_RECORDS FOR THE EXERCISE_:
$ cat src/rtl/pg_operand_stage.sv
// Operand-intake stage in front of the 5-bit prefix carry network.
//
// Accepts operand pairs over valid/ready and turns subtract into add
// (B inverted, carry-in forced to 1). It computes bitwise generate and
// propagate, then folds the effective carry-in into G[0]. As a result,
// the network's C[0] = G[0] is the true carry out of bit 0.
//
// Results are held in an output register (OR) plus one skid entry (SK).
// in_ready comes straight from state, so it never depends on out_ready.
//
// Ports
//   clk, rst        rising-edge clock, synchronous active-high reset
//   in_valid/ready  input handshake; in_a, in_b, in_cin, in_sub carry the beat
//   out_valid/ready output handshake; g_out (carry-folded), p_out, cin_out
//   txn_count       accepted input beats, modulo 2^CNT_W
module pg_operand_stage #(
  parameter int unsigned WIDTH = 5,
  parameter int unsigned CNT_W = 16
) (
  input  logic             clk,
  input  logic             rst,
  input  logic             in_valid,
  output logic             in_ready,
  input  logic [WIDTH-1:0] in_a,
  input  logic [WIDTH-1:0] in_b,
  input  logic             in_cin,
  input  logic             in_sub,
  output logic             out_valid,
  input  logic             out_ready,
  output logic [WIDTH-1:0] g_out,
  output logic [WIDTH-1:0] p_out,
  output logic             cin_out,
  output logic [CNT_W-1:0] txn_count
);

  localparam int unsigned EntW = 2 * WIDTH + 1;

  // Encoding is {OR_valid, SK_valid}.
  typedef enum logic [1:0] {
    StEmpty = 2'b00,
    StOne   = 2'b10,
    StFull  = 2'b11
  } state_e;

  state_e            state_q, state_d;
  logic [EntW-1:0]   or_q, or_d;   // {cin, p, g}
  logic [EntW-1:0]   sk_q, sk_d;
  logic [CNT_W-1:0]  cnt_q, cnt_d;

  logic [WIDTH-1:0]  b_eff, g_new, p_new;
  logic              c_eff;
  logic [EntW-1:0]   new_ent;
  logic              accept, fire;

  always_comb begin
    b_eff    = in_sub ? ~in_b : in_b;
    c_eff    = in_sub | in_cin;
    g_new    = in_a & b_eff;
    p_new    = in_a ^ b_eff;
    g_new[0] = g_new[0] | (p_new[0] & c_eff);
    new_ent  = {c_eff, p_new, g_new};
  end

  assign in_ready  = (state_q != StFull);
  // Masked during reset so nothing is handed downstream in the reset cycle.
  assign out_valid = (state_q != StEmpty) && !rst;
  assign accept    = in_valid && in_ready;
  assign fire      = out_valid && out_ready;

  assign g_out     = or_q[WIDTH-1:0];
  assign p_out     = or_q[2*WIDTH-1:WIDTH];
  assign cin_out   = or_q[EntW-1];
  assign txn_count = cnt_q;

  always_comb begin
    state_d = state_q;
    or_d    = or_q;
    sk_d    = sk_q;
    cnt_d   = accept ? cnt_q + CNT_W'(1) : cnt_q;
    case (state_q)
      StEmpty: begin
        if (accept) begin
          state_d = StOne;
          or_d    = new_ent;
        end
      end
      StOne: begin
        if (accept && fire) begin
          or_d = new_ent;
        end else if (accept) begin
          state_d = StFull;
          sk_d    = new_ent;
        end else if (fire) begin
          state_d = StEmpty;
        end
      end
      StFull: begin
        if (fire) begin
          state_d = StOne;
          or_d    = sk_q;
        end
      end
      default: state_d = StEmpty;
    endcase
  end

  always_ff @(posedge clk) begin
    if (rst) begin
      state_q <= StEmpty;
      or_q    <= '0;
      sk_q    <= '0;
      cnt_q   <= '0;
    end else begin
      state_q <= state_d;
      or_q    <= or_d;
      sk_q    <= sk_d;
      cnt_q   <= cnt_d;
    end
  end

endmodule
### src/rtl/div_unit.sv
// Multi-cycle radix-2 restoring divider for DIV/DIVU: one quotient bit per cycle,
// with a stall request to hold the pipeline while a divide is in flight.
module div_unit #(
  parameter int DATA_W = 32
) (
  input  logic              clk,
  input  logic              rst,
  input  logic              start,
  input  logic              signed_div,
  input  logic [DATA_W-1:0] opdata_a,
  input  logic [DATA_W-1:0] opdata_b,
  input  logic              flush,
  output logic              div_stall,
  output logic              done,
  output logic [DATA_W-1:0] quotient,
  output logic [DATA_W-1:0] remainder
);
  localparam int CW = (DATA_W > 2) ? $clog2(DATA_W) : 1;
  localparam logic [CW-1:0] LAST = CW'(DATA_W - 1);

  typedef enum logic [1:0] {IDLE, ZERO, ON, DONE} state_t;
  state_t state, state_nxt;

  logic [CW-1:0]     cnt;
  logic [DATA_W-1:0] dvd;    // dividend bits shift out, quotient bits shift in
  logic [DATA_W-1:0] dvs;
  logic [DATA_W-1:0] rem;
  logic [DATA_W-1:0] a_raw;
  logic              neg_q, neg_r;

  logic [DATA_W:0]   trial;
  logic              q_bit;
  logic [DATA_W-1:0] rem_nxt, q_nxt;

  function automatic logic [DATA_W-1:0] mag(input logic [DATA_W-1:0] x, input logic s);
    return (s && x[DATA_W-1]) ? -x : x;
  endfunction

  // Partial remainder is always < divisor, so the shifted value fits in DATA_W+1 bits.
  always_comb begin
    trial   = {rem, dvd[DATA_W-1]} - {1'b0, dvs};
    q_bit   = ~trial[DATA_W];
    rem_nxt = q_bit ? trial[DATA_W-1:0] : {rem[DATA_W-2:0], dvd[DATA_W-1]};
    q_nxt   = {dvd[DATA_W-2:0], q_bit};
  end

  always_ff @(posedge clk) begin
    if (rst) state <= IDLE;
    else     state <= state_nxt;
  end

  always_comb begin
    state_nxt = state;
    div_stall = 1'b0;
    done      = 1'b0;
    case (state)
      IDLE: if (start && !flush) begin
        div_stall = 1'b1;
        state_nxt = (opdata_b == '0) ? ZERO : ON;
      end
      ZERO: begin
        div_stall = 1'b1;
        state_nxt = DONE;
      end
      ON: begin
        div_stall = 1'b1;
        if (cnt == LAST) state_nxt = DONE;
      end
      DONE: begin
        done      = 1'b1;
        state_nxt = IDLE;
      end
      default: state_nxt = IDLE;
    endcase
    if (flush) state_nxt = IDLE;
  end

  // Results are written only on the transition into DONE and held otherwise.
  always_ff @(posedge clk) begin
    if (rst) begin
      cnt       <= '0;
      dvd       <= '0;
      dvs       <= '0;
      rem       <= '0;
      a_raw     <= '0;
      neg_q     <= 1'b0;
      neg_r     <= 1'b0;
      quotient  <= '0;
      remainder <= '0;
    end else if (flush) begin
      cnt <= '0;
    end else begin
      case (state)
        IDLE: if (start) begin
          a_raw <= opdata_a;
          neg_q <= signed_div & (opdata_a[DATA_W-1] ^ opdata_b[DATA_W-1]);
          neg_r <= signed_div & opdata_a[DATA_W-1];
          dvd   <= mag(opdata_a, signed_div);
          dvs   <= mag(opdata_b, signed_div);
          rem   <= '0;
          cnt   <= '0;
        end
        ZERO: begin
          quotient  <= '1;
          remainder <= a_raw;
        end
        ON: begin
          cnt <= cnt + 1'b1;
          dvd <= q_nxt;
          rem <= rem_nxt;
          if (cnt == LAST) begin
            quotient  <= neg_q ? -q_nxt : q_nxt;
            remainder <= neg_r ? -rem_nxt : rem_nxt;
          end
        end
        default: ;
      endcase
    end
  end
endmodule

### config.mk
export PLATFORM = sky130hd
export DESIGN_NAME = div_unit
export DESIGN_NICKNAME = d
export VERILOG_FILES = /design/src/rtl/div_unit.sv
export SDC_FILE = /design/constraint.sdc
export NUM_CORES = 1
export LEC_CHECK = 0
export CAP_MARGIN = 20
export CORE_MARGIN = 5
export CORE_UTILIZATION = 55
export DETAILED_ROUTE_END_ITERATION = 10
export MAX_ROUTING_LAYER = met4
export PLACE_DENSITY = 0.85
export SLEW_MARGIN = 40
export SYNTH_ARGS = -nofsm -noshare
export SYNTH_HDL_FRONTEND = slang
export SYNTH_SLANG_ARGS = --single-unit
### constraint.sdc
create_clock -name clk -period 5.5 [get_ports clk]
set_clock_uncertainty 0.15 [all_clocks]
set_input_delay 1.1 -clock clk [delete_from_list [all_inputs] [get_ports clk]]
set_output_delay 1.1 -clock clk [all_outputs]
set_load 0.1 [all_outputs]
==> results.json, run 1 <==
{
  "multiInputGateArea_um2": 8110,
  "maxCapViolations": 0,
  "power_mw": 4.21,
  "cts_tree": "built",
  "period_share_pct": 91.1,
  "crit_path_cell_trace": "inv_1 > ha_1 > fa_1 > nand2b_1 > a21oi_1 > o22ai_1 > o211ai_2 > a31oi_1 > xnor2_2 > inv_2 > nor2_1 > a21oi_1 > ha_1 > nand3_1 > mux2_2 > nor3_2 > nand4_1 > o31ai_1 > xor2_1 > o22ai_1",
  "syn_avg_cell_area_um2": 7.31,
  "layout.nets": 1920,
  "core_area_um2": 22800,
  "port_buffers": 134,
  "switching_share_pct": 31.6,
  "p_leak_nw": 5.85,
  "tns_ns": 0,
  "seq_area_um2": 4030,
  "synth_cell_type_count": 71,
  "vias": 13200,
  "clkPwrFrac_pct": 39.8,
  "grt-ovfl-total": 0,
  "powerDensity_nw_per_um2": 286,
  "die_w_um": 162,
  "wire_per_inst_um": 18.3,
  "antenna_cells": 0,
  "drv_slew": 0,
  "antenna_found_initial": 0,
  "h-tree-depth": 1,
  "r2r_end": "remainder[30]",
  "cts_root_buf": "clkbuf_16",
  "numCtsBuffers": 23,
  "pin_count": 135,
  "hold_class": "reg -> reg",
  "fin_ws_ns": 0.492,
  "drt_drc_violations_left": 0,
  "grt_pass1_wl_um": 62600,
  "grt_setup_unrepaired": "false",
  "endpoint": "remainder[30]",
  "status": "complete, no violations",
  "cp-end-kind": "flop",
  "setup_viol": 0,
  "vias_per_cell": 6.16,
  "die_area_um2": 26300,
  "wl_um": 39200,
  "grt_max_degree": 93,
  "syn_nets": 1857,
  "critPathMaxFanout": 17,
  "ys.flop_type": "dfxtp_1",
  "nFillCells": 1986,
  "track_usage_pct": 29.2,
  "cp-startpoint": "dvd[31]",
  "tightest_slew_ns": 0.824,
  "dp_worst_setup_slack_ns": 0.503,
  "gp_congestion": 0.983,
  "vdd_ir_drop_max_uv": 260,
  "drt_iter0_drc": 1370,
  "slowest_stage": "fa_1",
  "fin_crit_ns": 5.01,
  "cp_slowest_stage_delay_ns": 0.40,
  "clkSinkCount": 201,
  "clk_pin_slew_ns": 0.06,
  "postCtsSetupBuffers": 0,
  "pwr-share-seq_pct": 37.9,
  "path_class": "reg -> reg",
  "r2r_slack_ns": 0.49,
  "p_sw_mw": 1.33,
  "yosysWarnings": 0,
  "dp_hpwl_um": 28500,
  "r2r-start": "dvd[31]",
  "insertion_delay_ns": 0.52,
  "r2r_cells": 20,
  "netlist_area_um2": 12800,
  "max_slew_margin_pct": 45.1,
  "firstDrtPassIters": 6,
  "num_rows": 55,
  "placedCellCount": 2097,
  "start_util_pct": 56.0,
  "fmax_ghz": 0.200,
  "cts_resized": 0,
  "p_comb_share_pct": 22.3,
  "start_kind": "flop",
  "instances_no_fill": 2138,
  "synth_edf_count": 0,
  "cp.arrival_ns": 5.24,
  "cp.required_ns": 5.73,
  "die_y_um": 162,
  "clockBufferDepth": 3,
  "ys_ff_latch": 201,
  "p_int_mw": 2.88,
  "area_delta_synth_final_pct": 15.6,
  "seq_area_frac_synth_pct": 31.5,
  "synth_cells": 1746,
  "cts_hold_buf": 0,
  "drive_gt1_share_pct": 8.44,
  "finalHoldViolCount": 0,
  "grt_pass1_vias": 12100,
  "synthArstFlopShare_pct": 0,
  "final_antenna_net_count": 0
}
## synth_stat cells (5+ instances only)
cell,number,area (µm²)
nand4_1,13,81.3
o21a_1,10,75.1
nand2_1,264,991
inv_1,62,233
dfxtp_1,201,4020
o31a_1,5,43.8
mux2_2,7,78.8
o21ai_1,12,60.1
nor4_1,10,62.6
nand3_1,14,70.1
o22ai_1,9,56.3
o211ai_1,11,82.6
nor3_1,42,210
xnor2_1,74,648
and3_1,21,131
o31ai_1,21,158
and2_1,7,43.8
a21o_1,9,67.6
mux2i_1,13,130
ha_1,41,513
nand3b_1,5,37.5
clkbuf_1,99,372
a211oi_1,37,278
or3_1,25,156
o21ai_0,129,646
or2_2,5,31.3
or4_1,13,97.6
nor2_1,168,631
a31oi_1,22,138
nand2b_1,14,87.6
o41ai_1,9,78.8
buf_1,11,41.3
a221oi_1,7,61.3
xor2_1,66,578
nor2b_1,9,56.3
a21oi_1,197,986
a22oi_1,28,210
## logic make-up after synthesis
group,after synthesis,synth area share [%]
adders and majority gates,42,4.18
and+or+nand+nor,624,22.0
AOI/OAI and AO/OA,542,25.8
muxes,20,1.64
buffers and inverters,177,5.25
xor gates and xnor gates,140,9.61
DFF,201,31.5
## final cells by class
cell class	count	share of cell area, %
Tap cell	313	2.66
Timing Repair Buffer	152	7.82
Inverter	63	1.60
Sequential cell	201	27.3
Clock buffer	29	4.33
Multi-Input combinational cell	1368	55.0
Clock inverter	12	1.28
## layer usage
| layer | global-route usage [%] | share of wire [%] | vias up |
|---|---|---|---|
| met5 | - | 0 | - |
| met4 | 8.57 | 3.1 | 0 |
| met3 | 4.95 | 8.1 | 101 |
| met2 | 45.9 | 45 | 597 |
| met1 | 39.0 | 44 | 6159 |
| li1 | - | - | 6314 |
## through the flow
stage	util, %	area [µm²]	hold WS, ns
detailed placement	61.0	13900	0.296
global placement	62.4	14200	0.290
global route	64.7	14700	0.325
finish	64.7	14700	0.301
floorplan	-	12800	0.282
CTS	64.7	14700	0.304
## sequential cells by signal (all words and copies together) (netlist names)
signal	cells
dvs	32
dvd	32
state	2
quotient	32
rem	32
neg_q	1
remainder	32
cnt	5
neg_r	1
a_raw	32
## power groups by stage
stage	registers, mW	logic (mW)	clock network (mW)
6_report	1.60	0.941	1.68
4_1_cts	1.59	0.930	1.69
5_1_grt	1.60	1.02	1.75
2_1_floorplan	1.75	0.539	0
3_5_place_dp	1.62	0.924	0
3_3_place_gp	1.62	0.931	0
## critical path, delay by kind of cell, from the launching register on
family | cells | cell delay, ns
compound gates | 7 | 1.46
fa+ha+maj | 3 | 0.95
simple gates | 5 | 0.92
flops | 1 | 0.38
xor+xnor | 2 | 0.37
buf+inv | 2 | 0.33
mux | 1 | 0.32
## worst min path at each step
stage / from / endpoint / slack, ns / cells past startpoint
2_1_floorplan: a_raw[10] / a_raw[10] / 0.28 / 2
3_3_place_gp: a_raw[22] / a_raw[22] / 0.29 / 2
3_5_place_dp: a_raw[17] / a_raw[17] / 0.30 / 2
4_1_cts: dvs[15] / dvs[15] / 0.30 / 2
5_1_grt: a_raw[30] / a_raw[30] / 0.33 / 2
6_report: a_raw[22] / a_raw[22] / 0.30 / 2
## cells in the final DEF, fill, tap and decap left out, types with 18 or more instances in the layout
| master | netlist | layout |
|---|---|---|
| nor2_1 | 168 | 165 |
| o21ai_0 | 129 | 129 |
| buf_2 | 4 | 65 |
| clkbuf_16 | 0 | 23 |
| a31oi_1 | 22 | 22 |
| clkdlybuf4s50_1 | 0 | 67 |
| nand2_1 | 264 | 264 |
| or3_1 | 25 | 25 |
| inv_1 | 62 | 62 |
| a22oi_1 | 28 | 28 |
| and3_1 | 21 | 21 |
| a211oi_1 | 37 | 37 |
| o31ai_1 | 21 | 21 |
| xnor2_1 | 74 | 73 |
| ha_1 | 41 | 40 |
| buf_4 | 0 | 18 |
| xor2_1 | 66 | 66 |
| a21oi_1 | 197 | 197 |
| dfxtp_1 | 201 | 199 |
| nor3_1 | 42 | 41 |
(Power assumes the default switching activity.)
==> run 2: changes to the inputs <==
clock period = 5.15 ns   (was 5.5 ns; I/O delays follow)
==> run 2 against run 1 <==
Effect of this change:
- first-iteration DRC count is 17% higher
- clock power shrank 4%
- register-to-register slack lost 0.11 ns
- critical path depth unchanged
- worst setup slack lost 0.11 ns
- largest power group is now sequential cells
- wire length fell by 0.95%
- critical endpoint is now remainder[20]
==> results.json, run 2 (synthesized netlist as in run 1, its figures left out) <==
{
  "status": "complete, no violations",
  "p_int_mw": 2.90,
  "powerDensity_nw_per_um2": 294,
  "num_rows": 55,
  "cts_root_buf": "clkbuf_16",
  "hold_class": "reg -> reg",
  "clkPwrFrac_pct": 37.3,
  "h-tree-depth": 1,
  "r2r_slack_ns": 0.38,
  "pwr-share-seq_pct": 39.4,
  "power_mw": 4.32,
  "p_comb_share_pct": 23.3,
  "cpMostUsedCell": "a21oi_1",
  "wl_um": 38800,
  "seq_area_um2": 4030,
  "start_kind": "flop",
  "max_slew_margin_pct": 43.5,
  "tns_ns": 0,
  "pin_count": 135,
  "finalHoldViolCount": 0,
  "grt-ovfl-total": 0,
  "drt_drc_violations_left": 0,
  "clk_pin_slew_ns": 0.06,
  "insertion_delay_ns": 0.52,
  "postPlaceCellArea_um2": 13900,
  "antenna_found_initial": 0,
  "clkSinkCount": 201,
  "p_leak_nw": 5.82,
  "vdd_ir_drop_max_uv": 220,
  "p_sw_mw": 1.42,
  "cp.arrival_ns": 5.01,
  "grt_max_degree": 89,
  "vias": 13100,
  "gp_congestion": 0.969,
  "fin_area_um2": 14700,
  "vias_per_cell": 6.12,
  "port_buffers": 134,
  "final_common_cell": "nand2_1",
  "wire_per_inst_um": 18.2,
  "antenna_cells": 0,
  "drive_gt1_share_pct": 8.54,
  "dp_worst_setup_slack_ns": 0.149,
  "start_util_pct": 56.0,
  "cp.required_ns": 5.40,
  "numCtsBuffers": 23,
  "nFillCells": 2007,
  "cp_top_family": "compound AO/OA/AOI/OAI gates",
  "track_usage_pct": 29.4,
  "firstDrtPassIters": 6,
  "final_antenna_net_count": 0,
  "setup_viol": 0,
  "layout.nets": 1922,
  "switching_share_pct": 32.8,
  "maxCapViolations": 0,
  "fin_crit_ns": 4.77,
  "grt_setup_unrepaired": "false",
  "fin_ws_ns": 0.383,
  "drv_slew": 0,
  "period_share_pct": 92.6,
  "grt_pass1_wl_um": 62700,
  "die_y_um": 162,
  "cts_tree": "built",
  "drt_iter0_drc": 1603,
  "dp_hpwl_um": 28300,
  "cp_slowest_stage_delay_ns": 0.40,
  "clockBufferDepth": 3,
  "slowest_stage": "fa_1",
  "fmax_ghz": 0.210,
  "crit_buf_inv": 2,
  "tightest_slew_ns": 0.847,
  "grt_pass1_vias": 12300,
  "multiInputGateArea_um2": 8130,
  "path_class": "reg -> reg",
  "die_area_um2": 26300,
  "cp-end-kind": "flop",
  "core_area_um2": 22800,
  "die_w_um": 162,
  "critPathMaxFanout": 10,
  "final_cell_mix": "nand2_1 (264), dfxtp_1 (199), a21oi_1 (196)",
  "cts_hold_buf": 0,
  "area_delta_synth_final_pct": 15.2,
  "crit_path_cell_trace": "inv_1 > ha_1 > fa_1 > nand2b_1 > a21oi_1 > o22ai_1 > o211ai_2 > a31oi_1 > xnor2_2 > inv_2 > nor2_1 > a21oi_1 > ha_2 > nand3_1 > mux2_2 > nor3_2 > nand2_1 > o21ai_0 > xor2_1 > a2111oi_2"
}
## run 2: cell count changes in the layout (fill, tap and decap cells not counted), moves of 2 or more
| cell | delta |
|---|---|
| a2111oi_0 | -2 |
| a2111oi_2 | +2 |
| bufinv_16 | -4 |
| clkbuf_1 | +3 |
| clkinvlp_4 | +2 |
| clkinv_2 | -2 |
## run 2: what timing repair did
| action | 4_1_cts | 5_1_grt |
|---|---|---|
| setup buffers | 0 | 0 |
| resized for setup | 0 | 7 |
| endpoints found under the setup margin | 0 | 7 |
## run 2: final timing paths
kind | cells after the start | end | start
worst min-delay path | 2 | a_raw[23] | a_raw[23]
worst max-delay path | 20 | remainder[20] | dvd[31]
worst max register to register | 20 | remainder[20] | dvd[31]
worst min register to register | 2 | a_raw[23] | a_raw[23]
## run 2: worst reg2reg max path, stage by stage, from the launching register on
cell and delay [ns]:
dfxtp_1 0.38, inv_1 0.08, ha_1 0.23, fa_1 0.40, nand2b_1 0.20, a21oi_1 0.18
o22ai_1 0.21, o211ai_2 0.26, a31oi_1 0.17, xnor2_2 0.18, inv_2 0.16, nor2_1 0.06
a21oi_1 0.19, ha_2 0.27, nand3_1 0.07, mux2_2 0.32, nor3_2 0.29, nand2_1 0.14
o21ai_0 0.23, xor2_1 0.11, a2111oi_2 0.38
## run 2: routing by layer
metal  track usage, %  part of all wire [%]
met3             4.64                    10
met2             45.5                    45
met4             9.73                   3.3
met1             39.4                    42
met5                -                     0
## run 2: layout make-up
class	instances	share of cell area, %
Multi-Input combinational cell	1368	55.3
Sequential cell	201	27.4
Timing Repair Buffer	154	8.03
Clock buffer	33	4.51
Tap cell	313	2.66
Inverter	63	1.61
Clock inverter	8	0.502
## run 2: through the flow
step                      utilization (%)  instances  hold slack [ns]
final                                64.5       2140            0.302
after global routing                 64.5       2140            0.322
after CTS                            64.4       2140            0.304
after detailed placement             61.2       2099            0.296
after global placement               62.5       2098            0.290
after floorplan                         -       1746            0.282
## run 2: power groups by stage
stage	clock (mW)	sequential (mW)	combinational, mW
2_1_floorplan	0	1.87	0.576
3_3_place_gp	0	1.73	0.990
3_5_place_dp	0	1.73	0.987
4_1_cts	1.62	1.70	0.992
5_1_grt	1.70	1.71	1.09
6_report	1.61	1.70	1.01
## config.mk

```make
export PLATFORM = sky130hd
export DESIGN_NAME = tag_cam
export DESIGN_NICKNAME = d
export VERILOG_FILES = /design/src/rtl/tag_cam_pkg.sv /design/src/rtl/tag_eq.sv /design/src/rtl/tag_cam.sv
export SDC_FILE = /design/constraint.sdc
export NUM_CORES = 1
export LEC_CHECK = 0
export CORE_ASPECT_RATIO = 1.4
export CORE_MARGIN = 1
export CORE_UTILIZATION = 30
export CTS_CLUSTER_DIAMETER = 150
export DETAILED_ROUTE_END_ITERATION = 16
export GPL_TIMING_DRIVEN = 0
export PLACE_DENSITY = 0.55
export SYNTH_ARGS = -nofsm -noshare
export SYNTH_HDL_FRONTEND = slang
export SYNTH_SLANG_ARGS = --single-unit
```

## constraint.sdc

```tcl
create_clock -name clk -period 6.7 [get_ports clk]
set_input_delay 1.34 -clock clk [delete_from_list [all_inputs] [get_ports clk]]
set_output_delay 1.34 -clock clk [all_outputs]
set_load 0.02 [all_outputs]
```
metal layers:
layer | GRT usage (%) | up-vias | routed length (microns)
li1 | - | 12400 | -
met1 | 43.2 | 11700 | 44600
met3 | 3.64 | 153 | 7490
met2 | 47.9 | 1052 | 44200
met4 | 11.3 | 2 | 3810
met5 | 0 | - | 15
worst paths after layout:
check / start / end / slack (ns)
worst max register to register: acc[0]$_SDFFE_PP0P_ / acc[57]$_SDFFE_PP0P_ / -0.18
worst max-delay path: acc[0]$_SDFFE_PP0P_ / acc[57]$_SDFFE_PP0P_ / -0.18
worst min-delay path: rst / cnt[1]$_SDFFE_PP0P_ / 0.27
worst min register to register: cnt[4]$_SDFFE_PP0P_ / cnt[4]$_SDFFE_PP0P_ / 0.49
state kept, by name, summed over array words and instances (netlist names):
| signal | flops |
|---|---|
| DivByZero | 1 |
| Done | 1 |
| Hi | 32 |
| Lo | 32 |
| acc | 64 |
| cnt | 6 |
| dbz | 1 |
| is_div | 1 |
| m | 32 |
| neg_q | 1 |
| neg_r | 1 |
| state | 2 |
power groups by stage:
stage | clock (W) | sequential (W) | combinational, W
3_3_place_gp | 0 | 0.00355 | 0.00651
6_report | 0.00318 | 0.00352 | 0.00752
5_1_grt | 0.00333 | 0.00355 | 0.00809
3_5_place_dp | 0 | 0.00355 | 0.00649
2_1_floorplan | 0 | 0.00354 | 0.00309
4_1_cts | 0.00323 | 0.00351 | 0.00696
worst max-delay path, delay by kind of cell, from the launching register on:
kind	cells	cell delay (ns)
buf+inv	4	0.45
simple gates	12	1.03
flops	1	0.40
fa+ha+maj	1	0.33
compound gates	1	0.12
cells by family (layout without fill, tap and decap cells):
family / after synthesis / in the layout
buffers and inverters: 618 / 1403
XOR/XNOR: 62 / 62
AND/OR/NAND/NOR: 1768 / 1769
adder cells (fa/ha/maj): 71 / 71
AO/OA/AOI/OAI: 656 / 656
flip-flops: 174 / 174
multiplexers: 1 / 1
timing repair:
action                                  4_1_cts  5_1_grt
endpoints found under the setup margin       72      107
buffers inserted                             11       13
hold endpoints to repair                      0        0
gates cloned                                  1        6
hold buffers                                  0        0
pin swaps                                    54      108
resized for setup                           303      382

_REQUIRED ACTION_:
What lines in the material above contain the word "paths"? Copy them out.

_TASK RESPONSE_:
## run 2: final timing paths
worst paths after layout:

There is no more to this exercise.